Supplied information START

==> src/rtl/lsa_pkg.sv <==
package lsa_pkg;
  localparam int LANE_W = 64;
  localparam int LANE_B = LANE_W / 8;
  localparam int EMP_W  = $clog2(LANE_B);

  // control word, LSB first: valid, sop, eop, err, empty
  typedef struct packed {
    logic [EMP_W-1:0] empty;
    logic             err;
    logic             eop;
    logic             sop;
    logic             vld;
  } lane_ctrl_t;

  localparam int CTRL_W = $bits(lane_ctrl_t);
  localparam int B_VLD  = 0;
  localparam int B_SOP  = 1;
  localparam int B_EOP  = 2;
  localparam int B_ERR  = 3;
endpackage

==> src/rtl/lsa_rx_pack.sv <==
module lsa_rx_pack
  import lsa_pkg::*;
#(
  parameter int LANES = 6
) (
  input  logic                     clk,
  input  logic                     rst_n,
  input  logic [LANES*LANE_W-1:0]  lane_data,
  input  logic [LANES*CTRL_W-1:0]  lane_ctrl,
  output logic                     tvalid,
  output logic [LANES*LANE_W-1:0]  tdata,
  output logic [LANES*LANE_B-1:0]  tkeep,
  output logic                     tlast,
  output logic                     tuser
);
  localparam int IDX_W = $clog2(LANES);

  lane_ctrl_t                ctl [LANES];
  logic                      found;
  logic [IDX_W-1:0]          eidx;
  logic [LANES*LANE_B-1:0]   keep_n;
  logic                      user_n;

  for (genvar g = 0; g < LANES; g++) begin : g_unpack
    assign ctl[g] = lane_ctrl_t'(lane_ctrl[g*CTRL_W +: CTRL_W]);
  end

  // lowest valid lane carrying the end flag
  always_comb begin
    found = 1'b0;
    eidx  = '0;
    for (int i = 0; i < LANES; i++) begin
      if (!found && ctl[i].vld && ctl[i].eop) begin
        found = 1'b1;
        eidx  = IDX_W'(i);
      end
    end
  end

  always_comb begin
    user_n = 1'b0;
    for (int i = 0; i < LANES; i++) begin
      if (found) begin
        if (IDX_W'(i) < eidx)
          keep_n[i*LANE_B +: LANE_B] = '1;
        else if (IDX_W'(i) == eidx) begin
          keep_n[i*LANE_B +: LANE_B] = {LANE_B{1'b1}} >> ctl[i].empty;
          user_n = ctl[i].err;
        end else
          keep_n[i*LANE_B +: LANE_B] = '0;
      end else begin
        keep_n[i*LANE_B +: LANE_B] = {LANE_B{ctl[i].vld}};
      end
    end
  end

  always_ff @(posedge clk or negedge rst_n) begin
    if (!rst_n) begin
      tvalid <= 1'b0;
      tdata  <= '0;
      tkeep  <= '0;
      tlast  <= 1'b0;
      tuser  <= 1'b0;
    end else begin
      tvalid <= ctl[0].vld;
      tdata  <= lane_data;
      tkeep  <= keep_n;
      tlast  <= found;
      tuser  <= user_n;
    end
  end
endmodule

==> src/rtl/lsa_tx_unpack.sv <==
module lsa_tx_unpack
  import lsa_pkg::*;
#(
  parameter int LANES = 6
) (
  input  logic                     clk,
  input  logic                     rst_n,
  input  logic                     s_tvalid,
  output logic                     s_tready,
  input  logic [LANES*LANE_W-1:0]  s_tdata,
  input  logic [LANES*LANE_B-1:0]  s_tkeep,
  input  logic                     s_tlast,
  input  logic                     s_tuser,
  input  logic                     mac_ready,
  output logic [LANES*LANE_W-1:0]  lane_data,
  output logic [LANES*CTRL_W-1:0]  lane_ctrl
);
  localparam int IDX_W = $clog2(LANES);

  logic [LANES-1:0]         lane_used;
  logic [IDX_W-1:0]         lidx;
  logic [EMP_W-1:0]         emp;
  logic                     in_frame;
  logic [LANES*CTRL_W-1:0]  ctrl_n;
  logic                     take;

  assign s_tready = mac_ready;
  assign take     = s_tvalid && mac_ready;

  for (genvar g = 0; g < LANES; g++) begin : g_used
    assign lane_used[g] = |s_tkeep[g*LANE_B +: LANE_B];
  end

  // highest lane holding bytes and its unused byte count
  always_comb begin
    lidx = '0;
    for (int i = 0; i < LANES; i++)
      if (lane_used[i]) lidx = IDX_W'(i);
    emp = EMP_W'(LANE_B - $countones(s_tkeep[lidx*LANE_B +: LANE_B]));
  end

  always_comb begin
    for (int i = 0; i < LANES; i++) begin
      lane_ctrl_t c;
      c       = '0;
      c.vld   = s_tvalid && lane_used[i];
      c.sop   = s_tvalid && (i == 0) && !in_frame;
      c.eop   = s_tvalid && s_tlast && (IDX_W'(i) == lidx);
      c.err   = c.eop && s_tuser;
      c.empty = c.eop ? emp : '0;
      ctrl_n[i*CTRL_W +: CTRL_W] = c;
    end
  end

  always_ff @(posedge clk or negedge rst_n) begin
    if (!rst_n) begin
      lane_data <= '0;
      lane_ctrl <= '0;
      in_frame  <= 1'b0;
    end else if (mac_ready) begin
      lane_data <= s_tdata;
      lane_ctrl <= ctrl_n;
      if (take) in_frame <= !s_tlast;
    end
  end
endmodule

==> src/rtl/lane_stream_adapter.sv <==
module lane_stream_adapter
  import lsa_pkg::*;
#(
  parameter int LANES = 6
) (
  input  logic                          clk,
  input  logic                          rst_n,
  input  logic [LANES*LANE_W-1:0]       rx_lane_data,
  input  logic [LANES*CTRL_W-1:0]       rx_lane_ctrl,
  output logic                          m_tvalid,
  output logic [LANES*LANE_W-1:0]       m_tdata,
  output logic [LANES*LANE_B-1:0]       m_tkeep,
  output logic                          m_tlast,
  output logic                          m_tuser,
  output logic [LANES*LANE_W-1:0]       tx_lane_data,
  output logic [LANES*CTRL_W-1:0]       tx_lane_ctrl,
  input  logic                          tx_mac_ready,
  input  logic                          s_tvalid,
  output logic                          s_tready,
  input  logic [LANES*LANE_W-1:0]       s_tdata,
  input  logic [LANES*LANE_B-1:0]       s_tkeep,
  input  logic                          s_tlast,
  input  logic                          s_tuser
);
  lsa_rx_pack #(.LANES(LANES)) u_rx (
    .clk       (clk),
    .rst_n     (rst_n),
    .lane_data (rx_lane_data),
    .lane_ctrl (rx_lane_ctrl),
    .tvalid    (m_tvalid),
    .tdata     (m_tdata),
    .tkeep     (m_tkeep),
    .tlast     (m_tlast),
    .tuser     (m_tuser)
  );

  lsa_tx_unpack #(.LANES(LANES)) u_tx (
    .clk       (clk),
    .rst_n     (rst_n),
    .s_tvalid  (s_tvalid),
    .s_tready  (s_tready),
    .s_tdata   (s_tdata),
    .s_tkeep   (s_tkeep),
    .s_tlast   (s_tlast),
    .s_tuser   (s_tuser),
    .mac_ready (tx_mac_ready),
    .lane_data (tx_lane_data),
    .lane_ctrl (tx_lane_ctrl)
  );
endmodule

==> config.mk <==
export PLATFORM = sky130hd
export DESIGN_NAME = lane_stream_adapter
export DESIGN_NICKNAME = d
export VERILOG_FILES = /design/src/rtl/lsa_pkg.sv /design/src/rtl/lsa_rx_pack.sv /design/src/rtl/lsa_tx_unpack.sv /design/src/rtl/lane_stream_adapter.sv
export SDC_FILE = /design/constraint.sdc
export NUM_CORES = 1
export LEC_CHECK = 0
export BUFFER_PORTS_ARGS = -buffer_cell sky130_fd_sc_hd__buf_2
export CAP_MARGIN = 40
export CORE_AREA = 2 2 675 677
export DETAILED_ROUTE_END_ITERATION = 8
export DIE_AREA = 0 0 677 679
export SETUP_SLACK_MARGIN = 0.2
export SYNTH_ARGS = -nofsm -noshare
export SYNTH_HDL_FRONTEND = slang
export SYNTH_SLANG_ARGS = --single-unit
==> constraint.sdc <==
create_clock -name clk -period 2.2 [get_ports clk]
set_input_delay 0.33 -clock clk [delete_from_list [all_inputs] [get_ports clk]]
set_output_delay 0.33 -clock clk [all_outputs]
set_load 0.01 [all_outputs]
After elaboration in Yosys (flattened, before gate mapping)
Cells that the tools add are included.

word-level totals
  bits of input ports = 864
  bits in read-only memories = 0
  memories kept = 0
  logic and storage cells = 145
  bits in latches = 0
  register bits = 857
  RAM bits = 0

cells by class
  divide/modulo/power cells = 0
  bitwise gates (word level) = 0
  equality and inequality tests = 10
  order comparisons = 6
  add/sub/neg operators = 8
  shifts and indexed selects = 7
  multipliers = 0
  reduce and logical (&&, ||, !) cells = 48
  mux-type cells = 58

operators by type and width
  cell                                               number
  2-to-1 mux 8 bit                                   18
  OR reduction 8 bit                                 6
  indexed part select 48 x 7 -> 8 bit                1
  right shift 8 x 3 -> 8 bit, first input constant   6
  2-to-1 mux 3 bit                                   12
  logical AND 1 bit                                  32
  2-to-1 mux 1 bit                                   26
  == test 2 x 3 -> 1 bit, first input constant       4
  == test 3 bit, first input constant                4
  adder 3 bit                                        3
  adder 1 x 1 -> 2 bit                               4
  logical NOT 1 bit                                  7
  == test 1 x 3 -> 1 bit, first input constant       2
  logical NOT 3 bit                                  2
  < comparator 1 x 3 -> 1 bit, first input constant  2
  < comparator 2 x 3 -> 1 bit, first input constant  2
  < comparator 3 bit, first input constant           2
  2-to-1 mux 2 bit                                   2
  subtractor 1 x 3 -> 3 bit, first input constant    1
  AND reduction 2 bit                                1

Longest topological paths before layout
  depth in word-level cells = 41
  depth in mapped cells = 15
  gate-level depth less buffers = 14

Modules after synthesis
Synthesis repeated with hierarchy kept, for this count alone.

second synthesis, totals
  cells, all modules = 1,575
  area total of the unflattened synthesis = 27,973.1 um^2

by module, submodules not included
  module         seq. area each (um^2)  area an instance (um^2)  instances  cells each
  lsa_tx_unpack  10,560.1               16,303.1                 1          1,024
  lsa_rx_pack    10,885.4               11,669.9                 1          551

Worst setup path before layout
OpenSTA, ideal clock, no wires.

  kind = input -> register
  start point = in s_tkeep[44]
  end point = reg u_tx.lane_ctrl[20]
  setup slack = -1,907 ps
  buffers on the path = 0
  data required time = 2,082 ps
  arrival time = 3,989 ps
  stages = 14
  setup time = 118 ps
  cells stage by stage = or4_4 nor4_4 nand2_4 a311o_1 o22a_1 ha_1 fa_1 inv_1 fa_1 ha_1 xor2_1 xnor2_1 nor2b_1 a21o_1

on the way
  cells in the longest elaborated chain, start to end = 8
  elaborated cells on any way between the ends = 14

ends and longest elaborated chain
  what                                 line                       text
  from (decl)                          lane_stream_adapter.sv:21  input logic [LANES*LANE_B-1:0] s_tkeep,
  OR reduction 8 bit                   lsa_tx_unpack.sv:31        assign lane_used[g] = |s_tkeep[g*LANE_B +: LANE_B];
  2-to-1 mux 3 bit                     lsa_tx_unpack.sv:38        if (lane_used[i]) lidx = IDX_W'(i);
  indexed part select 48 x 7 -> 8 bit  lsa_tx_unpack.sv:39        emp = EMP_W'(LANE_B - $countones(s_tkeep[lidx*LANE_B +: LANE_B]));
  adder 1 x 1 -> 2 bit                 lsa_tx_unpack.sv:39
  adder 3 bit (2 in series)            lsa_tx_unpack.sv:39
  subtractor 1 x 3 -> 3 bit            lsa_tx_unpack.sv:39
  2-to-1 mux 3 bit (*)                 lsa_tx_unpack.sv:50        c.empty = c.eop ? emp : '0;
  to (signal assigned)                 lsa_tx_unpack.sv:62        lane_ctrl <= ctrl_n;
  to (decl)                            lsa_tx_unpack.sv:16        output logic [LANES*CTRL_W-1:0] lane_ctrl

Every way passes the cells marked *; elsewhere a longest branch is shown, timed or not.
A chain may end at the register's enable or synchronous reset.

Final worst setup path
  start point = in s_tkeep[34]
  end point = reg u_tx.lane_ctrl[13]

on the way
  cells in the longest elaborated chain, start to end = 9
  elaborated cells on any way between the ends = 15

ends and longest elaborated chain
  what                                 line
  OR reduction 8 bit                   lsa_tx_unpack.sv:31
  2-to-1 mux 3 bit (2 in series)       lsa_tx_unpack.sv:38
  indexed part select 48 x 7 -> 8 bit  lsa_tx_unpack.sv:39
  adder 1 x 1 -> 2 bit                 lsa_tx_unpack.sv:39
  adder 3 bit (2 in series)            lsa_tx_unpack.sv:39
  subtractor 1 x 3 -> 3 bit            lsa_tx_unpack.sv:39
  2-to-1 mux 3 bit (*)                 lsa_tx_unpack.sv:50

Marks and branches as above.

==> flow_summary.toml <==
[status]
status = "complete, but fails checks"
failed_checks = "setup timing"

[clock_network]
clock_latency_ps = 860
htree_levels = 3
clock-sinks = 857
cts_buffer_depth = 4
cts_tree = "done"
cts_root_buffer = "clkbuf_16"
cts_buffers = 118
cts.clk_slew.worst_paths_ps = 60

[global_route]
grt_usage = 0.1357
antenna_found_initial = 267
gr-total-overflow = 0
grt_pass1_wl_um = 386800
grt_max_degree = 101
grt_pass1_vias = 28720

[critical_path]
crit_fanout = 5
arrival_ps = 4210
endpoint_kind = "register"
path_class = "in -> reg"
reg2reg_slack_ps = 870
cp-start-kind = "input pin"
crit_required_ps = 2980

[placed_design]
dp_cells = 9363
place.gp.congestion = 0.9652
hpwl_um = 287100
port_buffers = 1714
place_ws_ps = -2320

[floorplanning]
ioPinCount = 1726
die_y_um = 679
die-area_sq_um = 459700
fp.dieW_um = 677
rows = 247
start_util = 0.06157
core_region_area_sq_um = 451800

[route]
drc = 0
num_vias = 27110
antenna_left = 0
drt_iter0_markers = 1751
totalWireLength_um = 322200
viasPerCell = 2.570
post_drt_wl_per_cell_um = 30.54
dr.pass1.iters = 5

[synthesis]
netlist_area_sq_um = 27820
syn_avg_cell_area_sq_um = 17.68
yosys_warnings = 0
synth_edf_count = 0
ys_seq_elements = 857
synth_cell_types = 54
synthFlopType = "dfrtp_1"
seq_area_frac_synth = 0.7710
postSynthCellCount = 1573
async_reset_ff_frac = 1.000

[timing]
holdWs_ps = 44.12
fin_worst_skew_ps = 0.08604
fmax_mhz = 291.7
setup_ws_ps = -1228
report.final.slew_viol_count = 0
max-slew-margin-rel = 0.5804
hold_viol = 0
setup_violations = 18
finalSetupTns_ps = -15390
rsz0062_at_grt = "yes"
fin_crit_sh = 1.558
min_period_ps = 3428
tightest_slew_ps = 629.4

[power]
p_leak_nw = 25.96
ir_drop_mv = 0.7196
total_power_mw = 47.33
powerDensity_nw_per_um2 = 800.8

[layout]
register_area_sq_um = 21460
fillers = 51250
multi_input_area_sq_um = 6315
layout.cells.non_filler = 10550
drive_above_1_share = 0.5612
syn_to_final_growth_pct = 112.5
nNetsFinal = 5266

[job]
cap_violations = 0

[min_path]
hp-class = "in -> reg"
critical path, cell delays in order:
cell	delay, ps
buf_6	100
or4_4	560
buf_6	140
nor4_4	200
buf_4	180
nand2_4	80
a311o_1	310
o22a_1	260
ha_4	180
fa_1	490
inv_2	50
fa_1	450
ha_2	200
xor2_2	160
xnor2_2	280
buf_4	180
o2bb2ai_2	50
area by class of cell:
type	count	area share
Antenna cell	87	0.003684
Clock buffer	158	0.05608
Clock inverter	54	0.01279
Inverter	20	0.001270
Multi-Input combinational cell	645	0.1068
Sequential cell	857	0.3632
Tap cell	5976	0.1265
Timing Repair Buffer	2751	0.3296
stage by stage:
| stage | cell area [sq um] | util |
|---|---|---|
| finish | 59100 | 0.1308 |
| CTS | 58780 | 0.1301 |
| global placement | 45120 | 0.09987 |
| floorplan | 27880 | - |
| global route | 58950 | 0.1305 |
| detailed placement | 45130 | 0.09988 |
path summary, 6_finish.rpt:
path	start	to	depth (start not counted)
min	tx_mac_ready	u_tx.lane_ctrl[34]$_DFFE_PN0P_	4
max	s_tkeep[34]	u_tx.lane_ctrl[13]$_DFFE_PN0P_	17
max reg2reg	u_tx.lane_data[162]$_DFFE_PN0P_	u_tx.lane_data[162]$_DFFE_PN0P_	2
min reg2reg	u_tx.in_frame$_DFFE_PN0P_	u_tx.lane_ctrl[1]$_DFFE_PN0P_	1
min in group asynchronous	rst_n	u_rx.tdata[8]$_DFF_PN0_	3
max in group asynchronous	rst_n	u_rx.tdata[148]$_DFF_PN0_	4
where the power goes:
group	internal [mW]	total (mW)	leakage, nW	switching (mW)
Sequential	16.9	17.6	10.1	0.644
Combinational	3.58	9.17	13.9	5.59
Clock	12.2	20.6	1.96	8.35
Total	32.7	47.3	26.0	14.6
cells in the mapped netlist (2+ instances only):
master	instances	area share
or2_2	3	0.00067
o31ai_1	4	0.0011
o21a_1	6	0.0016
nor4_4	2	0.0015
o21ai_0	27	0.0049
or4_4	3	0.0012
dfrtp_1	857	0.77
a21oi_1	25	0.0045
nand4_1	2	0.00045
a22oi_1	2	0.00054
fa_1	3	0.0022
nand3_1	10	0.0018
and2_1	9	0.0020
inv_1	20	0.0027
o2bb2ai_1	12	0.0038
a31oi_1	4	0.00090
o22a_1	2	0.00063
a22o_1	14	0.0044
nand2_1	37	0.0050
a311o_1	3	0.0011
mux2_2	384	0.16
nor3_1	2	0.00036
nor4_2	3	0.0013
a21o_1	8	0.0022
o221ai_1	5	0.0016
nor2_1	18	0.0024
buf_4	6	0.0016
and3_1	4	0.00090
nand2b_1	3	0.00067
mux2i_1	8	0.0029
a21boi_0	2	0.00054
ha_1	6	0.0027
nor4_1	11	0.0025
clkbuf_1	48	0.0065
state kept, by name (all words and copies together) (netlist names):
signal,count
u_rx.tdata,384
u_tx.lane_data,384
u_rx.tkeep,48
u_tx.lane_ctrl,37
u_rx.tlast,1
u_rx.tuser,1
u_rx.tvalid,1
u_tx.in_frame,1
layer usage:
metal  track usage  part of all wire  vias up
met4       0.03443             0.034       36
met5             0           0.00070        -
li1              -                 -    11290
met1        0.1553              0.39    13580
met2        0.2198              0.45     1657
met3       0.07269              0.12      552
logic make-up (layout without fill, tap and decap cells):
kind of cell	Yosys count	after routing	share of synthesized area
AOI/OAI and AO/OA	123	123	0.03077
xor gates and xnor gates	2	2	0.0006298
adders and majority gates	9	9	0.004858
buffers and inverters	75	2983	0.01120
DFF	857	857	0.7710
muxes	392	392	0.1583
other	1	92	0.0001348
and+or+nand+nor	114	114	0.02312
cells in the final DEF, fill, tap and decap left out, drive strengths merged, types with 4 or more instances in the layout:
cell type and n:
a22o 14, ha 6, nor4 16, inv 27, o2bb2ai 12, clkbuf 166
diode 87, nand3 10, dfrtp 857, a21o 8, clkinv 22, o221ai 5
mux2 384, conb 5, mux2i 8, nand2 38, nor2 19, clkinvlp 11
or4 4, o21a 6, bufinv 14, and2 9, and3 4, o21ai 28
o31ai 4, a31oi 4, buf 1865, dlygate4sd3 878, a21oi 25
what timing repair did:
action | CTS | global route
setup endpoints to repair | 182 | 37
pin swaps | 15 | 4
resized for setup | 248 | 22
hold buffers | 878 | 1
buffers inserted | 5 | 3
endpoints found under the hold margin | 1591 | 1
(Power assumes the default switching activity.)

Supplied information END

To do »
Begin with the first line of the records and finish with the line containing "begin : g_unpack". Reproduce those lines exactly, both ends included, and nothing else.

Response below »
==> src/rtl/lsa_pkg.sv <==
package lsa_pkg;
  localparam int LANE_W = 64;
  localparam int LANE_B = LANE_W / 8;
  localparam int EMP_W  = $clog2(LANE_B);

  // control word, LSB first: valid, sop, eop, err, empty
  typedef struct packed {
    logic [EMP_W-1:0] empty;
    logic             err;
    logic             eop;
    logic             sop;
    logic             vld;
  } lane_ctrl_t;

  localparam int CTRL_W = $bits(lane_ctrl_t);
  localparam int B_VLD  = 0;
  localparam int B_SOP  = 1;
  localparam int B_EOP  = 2;
  localparam int B_ERR  = 3;
endpackage

==> src/rtl/lsa_rx_pack.sv <==
module lsa_rx_pack
  import lsa_pkg::*;
#(
  parameter int LANES = 6
) (
  input  logic                     clk,
  input  logic                     rst_n,
  input  logic [LANES*LANE_W-1:0]  lane_data,
  input  logic [LANES*CTRL_W-1:0]  lane_ctrl,
  output logic                     tvalid,
  output logic [LANES*LANE_W-1:0]  tdata,
  output logic [LANES*LANE_B-1:0]  tkeep,
  output logic                     tlast,
  output logic                     tuser
);
  localparam int IDX_W = $clog2(LANES);

  lane_ctrl_t                ctl [LANES];
  logic                      found;
  logic [IDX_W-1:0]          eidx;
  logic [LANES*LANE_B-1:0]   keep_n;
  logic                      user_n;

  for (genvar g = 0; g < LANES; g++) begin : g_unpack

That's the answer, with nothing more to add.